Autism-Associated Insertion Mutation (InsG) of Shank3 Exon 21 Causes Impaired Synaptic Transmission and Behavioral Deficits

Haley E Speed  1 Mehreen Kouser  1 Zhong Xuan  1 Jeremy M Reimers  1 Christine F Ochoa  1 Natasha Gupta  1 Shunan Liu  1 Craig M Powell  2
Affiliations

Autism-Associated Insertion Mutation (InsG) of Shank3 Exon 21 Causes Impaired Synaptic Transmission and Behavioral Deficits

Haley E Speed et al. J Neurosci. .

Abstract

SHANK3 (also known as PROSAP2) is a postsynaptic scaffolding protein at excitatory synapses in which mutations and deletions have been implicated in patients with idiopathic autism, Phelan-McDermid (aka 22q13 microdeletion) syndrome, and other neuropsychiatric disorders. In this study, we have created a novel mouse model of human autism caused by the insertion of a single guanine nucleotide into exon 21 (Shank3(G)). The resulting frameshift causes a premature STOP codon and loss of major higher molecular weight Shank3 isoforms at the synapse. Shank3(G/G) mice exhibit deficits in hippocampus-dependent spatial learning, impaired motor coordination, altered response to novelty, and sensory processing deficits. At the cellular level, Shank3(G/G) mice also exhibit impaired hippocampal excitatory transmission and plasticity as well as changes in baseline NMDA receptor-mediated synaptic responses. This work identifies clear alterations in synaptic function and behavior in a novel, genetically accurate mouse model of autism mimicking an autism-associated insertion mutation.
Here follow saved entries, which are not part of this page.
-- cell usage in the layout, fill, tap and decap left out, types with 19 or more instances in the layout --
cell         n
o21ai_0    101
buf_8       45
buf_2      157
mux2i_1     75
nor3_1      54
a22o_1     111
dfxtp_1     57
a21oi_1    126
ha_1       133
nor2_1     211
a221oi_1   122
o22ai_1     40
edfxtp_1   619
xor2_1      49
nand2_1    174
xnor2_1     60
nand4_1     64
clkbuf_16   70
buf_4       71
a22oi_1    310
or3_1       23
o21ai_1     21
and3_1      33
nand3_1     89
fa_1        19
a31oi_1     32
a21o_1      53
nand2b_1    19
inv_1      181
From an optimization exercise on the open Yosys and OpenROAD flow, aimed at small area; shortcuts taken in it are not production practice.
Only simulation tests tie the RTL to the original design; equivalence was not proved.
Power is estimated from default activity; no workload was simulated.

File: flow/design.v
`timescale 1ns/10ps
module SpSram #(
  parameter SRAM_DEPTH = 10,
  parameter DATA_WIDTH = 16 ) (
  input                             iClk,      
  input                             iRsn,      
  input                             iCsn,      
  input                             iWrn,      
  input  [log_b2(SRAM_DEPTH-1)-1:0] iAddr,     
  input  [DATA_WIDTH-1:0]           iWrDt,     
  output [DATA_WIDTH-1:0]           oRdDt      
  );
  integer          i;
  reg  [DATA_WIDTH-1:0] rMem[0:SRAM_DEPTH-1];     
  reg  [DATA_WIDTH-1:0] rRdDt;
  function integer log_b2(input integer iDepth);
  begin
    log_b2 = 0;
    while (iDepth)
    begin
      log_b2 = log_b2  + 1;
      iDepth = iDepth >> 1;
    end
  end
  endfunction
  always @(posedge iClk)
  begin
    if (!iRsn)
    begin
      for (i=0 ; i<SRAM_DEPTH ; i=i+1)
      begin
        rMem[i] <= {DATA_WIDTH{1'b0}};
      end
    end
    else if (iCsn == 1'b0 && iWrn == 1'b0)
    begin
      rMem[iAddr] <= iWrDt[DATA_WIDTH-1:0];
    end
  end
  always @(posedge iClk)
  begin
    if (!iRsn)
    begin
      rRdDt <= {DATA_WIDTH{1'b0}};
    end
    else if (iCsn == 1'b0 && iWrn == 1'b1)
    begin
      rRdDt <= rMem[iAddr][DATA_WIDTH-1:0];
    end
  end
  assign oRdDt = rRdDt[DATA_WIDTH-1:0];
endmodule
`timescale 1ns/10ps
module AccessMux_Flex (
  input            iUpdateFlag,
  input  [1:0]     iCurState,
  input            iCsn,
  input            iWrn,
  input  [3:0]     iAddr,
  input            iCsn_Fsm,
  input            iWrn_Fsm,
  input  [3:0]     iAddr_Fsm,
  output            oCsn_Mux,
  output            oWrn_Mux,
  output  [3:0]     oAddr_Mux
  );
  localparam p_Idle   = 2'b00;
  localparam p_Update = 2'b01;
  localparam p_MemRd  = 2'b10;
  assign oCsn_Mux  = (iCurState == p_Update) ? iCsn : iCsn_Fsm;
  assign oWrn_Mux  = (iCurState == p_Update) ? iWrn : iWrn_Fsm;
  assign oAddr_Mux = (iCurState == p_Update) ? iAddr[3:0] : iAddr_Fsm[3:0];
endmodule
`timescale 1ns/10ps
module AddrDecoder_Flex  (
    input       [5:0]           iAddr,
    input                       iCsn,
    input                       iWrn,
    output  wire [3:0]          oAddr,
    output  reg                 oCsn_1,
    output  reg                 oCsn_2,
    output  reg                 oCsn_3,
    output  reg                 oCsn_4,
    output  reg                 oWrn_1,
    output  reg                 oWrn_2,
    output  reg                 oWrn_3,
    output  reg                 oWrn_4
);
always @(*)
begin
    if(iCsn==1)
    begin
            oCsn_1 <= 1'b1;
            oCsn_2 <= 1'b1;
            oCsn_3 <= 1'b1;
            oCsn_4 <= 1'b1;
            oWrn_1 <= 1'b1;
            oWrn_2 <= 1'b1;
            oWrn_3 <= 1'b1;
            oWrn_4 <= 1'b1;      
    end
    else
    begin
        if(iWrn==1)
        begin
            oCsn_1 <= 1'b1;
            oCsn_2 <= 1'b1;
            oCsn_3 <= 1'b1;
            oCsn_4 <= 1'b1;
            oWrn_1 <= 1'b1;
            oWrn_2 <= 1'b1;
            oWrn_3 <= 1'b1;
            oWrn_4 <= 1'b1; 
        end
        else
        begin
            case (iAddr[5:4])
                2'b00 : begin
                    oCsn_1 <= 1'b0;
                    oCsn_2 <= 1'b1;
                    oCsn_3 <= 1'b1;
                    oCsn_4 <= 1'b1;
                    oWrn_1 <= 1'b0;
                    oWrn_2 <= 1'b1;
                    oWrn_3 <= 1'b1;
                    oWrn_4 <= 1'b1;
                end
                2'b01 : begin
                    oCsn_1 <= 1'b1;
                    oCsn_2 <= 1'b0;
                    oCsn_3 <= 1'b1;
                    oCsn_4 <= 1'b1;
                    oWrn_1 <= 1'b1;
                    oWrn_2 <= 1'b0;
                    oWrn_3 <= 1'b1;
                    oWrn_4 <= 1'b1;
                end
                2'b10 : begin
                    oCsn_1 <= 1'b1;
                    oCsn_2 <= 1'b1;
                    oCsn_3 <= 1'b0;
                    oCsn_4 <= 1'b1;
                    oWrn_1 <= 1'b1;
                    oWrn_2 <= 1'b1;
                    oWrn_3 <= 1'b0;
                    oWrn_4 <= 1'b1;
                end
                2'b11 : begin
                    oCsn_1 <= 1'b1;
                    oCsn_2 <= 1'b1;
                    oCsn_3 <= 1'b1;
                    oCsn_4 <= 1'b0;
                    oWrn_1 <= 1'b1;
                    oWrn_2 <= 1'b1;
                    oWrn_3 <= 1'b1;
                    oWrn_4 <= 1'b0;
                end
            endcase
        end
    end
end
assign oAddr = iAddr[3:0];
endmodule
Furthermore, these findings lay the foundation for future studies aimed to validate and study region-selective and temporally selective genetic reversal studies in the Shank3(G/G) mouse that was engineered with such future experiments in mind.

Keywords: Phelan–McDermid syndrome; Shank3; autism; behavior; postsynaptic density; synaptic plasticity.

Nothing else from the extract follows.